= Beginning of Section =
--- src/gfx_pkg.sv ---
package gfx_pkg;

  // screen and pixel types
  typedef logic [9:0] coord_t;
  typedef logic [23:0] color_t;
  typedef logic [5:0] frame_t;

  typedef struct packed {
    coord_t x;
    coord_t y;
  } point_t;

  // one line to draw, as issued by the register block
  typedef struct packed {
    point_t p0;
    point_t p1;
    color_t color;
    frame_t frame;
  } line_cmd_t;

  typedef struct packed {
    coord_t x;
    coord_t y;
    color_t color;
    frame_t frame;
  } pixel_t;

  // word address of the 8-pixel group that holds the target pixel
  typedef struct packed {
    logic [5:0] zero_hi;
    frame_t frame;
    coord_t y;
    logic [6:0] x_hi;
    logic [1:0] zero_lo;
  } mem_req_t;

  // a set mask bit keeps the byte in memory unchanged
  typedef struct packed {
    logic [127:0] data;
    logic [15:0] mask;
  } wdf_beat_t;

  // register map
  localparam int AXI_ADDR_W = 8;
  localparam logic [AXI_ADDR_W-1:0] REG_COLOR = 8'h00;
  localparam logic [AXI_ADDR_W-1:0] REG_P0 = 8'h04;
  localparam logic [AXI_ADDR_W-1:0] REG_P1 = 8'h08;
  localparam logic [AXI_ADDR_W-1:0] REG_FRAME = 8'h0c;
  localparam logic [AXI_ADDR_W-1:0] REG_CTRL = 8'h10;

  localparam logic [1:0] RESP_OKAY = 2'b00;
  localparam logic [1:0] RESP_SLVERR = 2'b10;

endpackage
= End of Section =
§ **ACTIVITY**: Set down the whole of the material again, exactly.

§ **EXERCISE RESPONSE**:
--- src/gfx_pkg.sv ---
package gfx_pkg;

  // screen and pixel types
  typedef logic [9:0] coord_t;
  typedef logic [23:0] color_t;
  typedef logic [5:0] frame_t;

  typedef struct packed {
    coord_t x;
    coord_t y;
  } point_t;

  // one line to draw, as issued by the register block
  typedef struct packed {
    point_t p0;
    point_t p1;
    color_t color;
    frame_t frame;
  } line_cmd_t;

  typedef struct packed {
    coord_t x;
    coord_t y;
    color_t color;
    frame_t frame;
  } pixel_t;

  // word address of the 8-pixel group that holds the target pixel
  typedef struct packed {
    logic [5:0] zero_hi;
    frame_t frame;
    coord_t y;
    logic [6:0] x_hi;
    logic [1:0] zero_lo;
  } mem_req_t;

  // a set mask bit keeps the byte in memory unchanged
  typedef struct packed {
    logic [127:0] data;
    logic [15:0] mask;
  } wdf_beat_t;

  // register map
  localparam int AXI_ADDR_W = 8;
  localparam logic [AXI_ADDR_W-1:0] REG_COLOR = 8'h00;
  localparam logic [AXI_ADDR_W-1:0] REG_P0 = 8'h04;
  localparam logic [AXI_ADDR_W-1:0] REG_P1 = 8'h08;
  localparam logic [AXI_ADDR_W-1:0] REG_FRAME = 8'h0c;
  localparam logic [AXI_ADDR_W-1:0] REG_CTRL = 8'h10;

  localparam logic [1:0] RESP_OKAY = 2'b00;
  localparam logic [1:0] RESP_SLVERR = 2'b10;

endpackage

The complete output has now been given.